Task to carry out: Locate the string "flops" in the records below. Copy every line where it occurs.

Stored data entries
━━━
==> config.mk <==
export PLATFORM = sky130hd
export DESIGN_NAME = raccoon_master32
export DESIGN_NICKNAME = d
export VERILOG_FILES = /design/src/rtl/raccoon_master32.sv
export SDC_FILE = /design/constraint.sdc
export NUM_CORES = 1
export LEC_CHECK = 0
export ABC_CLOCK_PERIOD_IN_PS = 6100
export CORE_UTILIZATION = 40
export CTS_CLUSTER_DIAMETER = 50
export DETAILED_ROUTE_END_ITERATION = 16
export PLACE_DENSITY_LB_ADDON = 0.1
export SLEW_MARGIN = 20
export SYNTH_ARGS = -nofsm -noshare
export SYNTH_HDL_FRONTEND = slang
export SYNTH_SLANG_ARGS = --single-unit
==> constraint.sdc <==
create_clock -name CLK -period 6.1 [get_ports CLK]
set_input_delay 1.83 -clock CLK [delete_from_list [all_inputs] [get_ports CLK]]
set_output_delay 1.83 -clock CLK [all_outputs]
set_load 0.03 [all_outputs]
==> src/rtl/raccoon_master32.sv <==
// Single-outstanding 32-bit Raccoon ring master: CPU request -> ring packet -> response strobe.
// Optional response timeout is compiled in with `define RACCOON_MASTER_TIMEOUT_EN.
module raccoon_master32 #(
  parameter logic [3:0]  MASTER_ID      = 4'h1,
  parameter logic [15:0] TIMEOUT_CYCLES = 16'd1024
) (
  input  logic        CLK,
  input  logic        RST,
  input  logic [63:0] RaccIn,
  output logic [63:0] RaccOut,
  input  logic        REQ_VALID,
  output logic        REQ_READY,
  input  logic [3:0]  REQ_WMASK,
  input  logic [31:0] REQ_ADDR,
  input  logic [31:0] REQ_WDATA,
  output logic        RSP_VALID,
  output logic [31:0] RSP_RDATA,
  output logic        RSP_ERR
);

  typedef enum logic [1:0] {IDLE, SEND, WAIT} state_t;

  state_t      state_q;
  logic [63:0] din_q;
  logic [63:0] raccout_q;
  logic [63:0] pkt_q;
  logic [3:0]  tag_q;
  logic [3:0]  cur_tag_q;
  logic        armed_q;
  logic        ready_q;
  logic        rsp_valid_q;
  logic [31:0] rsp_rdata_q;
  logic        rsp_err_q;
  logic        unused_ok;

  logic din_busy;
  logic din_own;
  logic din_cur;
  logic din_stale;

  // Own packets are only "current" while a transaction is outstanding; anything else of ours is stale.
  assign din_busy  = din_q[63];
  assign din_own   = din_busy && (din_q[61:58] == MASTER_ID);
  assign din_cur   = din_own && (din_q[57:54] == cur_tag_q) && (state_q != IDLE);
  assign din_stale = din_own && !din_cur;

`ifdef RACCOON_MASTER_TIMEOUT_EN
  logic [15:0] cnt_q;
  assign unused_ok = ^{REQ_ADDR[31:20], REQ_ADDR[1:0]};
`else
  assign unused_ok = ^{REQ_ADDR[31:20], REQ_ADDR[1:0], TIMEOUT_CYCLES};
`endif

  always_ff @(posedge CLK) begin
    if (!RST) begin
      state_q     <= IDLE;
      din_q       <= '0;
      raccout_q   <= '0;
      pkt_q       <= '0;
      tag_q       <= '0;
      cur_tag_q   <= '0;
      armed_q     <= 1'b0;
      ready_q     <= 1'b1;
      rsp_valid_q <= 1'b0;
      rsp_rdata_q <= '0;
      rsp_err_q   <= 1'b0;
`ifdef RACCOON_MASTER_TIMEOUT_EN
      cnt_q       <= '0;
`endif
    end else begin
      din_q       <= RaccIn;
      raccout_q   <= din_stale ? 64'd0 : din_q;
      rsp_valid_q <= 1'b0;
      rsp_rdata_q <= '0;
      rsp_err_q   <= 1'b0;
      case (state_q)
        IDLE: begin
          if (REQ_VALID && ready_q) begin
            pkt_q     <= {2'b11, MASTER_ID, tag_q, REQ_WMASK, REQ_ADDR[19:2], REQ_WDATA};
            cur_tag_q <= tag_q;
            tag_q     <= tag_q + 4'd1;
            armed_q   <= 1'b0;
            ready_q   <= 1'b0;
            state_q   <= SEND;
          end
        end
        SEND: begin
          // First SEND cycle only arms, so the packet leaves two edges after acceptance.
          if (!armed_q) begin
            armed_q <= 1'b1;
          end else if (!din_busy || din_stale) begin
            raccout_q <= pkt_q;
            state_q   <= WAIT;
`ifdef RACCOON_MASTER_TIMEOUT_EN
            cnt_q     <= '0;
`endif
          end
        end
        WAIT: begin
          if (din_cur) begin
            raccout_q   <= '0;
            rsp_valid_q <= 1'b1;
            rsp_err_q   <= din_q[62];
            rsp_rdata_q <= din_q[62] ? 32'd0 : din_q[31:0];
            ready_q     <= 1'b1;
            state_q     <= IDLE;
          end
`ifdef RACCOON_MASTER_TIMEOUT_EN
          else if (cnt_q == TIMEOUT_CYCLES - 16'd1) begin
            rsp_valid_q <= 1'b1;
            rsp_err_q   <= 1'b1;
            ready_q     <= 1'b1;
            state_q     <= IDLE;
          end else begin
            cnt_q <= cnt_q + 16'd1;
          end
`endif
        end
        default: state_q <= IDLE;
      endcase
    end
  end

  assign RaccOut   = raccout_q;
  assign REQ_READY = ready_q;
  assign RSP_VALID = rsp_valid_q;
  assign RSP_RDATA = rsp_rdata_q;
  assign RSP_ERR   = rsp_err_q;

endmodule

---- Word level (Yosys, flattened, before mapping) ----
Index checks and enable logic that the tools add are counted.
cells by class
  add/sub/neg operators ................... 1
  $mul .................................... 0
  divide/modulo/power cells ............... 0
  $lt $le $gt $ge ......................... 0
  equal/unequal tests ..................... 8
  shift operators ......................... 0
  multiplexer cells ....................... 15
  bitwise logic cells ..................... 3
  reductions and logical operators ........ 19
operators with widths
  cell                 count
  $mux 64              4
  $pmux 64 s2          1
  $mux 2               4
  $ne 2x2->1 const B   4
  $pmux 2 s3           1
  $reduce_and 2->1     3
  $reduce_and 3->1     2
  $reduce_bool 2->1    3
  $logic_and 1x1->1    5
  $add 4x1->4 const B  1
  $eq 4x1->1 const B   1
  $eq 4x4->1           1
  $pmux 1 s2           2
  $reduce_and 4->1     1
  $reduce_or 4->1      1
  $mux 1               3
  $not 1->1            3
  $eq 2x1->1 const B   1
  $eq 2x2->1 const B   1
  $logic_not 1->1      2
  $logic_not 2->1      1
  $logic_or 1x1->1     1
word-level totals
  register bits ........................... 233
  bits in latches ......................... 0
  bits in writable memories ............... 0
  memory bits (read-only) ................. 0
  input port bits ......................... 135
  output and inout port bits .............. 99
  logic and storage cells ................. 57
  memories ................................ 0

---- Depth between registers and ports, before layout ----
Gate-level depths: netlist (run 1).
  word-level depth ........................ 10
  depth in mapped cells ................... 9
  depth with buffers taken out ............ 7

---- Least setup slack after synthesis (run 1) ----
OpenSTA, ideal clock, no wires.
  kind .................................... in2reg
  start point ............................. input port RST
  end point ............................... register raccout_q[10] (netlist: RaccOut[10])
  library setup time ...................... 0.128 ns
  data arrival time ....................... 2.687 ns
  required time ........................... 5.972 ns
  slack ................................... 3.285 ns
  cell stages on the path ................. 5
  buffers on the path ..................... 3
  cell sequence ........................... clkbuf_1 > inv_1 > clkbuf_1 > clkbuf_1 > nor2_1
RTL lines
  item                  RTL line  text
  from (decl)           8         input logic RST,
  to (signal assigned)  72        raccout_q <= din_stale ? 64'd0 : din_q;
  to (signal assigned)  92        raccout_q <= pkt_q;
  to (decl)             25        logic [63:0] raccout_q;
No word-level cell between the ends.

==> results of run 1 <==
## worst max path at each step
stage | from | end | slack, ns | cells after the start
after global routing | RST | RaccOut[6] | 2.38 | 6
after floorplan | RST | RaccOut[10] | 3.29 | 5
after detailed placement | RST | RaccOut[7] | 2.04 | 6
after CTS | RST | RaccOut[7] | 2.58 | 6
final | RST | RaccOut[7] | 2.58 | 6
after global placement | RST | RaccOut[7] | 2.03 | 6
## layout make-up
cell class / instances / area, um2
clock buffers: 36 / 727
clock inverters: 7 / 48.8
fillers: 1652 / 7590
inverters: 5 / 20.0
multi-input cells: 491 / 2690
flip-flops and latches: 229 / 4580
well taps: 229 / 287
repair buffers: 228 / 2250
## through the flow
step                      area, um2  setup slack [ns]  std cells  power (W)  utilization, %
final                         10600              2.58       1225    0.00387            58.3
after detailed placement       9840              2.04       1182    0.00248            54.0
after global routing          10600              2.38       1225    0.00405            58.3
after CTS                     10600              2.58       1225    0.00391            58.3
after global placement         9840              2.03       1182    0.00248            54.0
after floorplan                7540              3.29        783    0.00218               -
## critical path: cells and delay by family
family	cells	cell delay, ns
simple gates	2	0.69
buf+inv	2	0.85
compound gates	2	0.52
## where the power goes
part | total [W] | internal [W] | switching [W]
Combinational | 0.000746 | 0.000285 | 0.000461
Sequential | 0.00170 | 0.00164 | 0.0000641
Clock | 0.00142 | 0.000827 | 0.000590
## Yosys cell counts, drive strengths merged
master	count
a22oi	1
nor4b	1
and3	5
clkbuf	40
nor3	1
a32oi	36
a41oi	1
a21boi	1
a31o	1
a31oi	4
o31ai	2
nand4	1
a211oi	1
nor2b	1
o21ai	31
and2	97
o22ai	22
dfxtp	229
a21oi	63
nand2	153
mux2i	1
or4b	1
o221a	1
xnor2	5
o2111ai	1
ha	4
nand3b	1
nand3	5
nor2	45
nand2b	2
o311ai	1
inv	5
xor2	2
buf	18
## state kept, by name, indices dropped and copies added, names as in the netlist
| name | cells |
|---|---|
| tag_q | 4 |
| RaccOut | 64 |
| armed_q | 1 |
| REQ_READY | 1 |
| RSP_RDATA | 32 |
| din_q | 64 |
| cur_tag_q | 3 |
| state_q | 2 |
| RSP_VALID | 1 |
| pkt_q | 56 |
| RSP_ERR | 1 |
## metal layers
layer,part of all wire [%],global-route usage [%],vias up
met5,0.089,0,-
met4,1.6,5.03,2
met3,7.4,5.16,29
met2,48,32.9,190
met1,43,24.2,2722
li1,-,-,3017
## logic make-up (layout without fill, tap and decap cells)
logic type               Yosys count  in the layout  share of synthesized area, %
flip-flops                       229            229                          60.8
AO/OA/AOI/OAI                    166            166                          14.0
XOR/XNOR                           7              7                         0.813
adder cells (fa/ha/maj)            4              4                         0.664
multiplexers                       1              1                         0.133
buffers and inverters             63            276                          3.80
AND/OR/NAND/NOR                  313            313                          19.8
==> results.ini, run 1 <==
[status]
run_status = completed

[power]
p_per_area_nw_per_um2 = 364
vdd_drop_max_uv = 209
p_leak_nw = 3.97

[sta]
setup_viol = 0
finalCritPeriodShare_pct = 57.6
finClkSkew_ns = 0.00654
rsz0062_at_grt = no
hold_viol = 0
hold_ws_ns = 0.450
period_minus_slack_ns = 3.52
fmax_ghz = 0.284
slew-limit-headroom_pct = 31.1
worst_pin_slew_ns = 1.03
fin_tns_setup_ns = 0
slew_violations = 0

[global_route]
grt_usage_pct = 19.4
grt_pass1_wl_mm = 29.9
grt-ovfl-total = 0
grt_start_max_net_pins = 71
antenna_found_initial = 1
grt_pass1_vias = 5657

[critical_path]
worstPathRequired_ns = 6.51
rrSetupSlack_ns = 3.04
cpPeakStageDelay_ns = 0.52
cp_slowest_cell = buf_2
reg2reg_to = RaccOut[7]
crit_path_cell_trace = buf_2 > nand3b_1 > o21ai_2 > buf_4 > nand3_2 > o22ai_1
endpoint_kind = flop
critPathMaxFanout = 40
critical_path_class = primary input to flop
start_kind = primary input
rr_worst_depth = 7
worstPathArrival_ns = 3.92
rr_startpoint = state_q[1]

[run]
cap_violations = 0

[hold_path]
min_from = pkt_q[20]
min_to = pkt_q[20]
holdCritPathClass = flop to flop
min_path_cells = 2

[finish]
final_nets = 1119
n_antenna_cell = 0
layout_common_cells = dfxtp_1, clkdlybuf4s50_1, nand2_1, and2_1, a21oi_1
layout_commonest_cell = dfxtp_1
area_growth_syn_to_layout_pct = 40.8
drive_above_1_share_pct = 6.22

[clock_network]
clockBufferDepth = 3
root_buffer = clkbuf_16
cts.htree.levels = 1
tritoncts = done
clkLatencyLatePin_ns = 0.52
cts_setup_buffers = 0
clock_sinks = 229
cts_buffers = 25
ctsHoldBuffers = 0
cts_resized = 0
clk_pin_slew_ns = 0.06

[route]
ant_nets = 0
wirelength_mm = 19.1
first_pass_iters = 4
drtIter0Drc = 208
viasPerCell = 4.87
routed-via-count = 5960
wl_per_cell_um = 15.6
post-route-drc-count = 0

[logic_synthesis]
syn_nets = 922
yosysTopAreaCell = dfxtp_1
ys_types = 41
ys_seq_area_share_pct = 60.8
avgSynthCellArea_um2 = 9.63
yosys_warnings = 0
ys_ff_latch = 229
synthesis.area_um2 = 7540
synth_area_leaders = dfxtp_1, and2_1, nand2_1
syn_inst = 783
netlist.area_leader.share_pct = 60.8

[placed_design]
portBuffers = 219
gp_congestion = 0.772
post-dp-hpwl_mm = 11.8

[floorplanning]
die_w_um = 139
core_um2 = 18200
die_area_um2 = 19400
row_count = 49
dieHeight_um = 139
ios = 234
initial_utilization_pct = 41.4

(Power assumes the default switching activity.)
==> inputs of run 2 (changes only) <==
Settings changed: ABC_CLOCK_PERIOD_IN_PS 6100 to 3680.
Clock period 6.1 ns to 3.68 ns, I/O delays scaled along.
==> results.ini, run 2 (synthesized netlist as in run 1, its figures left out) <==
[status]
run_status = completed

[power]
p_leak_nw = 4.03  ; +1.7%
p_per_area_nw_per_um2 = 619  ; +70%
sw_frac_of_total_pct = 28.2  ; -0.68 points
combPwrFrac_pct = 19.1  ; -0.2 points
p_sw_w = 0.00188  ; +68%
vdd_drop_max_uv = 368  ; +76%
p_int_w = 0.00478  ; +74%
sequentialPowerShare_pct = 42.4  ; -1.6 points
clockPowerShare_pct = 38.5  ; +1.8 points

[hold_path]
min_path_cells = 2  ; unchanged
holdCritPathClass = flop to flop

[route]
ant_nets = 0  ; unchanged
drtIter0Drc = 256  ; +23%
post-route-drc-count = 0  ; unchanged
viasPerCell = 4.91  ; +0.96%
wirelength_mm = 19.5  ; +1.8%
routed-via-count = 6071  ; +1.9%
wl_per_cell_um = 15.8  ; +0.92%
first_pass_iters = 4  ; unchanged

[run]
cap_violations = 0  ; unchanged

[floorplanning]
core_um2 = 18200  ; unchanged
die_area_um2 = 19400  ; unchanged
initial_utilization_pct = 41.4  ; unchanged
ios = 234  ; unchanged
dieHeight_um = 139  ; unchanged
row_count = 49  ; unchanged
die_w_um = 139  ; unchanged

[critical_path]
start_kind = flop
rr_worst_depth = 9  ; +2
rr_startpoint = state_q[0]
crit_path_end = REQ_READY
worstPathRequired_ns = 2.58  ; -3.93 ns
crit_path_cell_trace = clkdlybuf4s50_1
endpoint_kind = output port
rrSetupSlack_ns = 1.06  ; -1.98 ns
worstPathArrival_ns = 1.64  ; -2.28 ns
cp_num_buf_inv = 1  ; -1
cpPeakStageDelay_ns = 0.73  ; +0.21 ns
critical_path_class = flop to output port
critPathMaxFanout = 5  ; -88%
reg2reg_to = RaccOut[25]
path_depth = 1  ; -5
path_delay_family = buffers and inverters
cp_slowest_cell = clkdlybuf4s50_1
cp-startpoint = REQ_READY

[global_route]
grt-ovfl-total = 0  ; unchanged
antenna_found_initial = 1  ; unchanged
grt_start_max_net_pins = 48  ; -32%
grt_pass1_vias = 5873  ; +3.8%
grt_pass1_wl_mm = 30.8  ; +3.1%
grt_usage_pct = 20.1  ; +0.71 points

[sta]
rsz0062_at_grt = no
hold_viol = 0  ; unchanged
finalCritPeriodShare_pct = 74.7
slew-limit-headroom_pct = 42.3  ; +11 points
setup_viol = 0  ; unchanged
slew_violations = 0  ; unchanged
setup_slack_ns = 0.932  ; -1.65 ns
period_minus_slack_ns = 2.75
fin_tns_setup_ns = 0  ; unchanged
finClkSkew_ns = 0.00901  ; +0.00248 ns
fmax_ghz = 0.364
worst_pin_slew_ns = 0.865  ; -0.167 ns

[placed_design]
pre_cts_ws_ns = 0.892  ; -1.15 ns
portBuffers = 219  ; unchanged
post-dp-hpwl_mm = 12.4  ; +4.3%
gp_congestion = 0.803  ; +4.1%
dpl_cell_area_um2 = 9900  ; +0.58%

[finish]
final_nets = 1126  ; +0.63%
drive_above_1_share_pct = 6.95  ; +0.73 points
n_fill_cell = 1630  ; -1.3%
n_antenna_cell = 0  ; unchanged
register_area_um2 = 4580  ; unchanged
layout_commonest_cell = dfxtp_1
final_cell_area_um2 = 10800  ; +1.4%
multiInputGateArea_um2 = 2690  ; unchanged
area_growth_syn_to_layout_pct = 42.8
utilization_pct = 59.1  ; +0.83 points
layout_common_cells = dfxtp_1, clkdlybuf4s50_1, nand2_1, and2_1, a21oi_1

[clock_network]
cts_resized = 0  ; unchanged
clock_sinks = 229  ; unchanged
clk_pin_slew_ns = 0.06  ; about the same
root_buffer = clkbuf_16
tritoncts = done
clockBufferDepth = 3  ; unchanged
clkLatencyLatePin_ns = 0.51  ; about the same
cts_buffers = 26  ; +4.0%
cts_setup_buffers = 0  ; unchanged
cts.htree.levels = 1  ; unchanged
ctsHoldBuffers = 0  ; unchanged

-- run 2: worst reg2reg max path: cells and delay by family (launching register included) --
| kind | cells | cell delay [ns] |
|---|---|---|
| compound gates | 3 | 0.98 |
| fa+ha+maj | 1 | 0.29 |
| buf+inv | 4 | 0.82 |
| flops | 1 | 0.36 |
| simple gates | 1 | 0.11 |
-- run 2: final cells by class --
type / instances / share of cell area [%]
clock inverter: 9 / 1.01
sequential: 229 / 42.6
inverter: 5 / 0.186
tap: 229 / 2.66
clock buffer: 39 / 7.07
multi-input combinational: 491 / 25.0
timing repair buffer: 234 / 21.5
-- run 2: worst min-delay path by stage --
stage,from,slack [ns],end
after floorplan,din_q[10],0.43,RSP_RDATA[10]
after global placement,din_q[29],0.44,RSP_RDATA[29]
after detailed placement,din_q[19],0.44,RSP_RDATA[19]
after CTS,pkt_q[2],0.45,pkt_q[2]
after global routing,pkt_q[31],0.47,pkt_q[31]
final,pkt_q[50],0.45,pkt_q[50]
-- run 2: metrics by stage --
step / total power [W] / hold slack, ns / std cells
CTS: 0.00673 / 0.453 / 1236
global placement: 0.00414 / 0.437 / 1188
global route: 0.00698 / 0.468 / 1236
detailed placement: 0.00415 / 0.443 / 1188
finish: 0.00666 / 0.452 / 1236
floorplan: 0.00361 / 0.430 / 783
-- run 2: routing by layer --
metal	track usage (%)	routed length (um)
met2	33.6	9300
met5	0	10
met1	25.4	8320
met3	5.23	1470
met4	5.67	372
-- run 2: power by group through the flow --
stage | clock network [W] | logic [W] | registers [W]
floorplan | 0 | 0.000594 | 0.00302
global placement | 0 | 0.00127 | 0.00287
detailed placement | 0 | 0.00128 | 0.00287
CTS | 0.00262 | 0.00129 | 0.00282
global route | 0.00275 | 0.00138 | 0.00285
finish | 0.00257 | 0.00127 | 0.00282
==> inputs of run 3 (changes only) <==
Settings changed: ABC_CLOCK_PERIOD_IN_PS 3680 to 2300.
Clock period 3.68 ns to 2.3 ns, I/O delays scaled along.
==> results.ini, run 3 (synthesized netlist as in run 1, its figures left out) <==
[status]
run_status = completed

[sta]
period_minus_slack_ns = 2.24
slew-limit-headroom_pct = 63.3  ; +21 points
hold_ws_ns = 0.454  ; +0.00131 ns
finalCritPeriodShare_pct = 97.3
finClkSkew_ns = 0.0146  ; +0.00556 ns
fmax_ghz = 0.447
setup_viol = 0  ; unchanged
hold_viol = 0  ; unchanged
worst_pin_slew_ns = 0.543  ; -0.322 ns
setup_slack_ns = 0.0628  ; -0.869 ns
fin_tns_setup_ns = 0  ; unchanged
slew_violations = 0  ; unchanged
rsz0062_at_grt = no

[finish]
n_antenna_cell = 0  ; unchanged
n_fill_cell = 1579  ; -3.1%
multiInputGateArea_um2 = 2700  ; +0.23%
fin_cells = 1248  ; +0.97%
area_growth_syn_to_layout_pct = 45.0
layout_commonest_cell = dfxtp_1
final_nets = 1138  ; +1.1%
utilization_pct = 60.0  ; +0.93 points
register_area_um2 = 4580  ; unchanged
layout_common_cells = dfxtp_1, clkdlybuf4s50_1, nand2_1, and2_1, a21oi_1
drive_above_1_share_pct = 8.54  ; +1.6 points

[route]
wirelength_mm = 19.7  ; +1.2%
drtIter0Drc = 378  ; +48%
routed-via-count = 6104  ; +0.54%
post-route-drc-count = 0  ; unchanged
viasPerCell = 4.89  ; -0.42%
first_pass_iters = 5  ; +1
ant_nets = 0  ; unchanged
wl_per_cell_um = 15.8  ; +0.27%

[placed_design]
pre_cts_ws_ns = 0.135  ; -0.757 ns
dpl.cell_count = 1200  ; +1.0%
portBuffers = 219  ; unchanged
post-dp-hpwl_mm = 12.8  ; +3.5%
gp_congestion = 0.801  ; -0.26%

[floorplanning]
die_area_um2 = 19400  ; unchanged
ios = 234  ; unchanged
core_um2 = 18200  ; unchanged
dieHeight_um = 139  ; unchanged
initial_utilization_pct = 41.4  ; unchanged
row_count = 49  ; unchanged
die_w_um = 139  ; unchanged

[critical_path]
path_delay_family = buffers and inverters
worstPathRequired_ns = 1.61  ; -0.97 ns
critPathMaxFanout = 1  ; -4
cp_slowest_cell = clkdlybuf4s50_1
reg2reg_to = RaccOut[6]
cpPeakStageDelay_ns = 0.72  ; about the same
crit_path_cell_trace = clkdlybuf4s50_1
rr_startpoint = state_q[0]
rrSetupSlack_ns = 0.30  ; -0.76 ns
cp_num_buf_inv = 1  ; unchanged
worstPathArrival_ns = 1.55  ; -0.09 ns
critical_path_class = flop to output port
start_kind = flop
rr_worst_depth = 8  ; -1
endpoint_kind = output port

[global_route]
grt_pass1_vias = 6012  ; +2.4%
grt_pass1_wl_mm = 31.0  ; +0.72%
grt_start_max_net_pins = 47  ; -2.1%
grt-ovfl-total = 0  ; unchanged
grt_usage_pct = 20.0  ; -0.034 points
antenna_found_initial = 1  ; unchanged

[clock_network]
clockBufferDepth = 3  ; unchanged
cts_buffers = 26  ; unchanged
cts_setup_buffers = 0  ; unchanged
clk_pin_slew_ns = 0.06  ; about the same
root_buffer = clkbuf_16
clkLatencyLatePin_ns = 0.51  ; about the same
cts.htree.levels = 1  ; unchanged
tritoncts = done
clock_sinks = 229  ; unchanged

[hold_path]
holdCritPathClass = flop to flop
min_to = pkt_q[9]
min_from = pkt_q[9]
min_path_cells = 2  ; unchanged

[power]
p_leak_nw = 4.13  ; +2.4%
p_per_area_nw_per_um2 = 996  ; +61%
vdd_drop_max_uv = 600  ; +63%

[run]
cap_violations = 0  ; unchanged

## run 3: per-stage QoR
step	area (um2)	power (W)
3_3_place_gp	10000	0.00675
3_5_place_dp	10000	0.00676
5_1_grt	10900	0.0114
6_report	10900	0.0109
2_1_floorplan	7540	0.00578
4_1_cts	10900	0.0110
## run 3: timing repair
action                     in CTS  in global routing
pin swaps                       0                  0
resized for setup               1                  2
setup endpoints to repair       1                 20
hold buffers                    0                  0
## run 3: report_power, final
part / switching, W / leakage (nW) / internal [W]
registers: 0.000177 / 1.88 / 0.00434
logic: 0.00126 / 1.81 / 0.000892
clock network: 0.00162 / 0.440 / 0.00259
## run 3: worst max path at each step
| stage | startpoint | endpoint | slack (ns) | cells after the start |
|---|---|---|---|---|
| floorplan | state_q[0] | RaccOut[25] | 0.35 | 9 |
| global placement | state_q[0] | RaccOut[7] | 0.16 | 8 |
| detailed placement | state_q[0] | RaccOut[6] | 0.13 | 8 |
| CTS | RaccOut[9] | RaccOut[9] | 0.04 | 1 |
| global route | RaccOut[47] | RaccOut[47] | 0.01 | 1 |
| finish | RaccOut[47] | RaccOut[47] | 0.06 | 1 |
━━━
Exercise output:
flip-flops and latches: 229 / 4580
flip-flops                       229            229                          60.8
| flops | 1 | 0.36 |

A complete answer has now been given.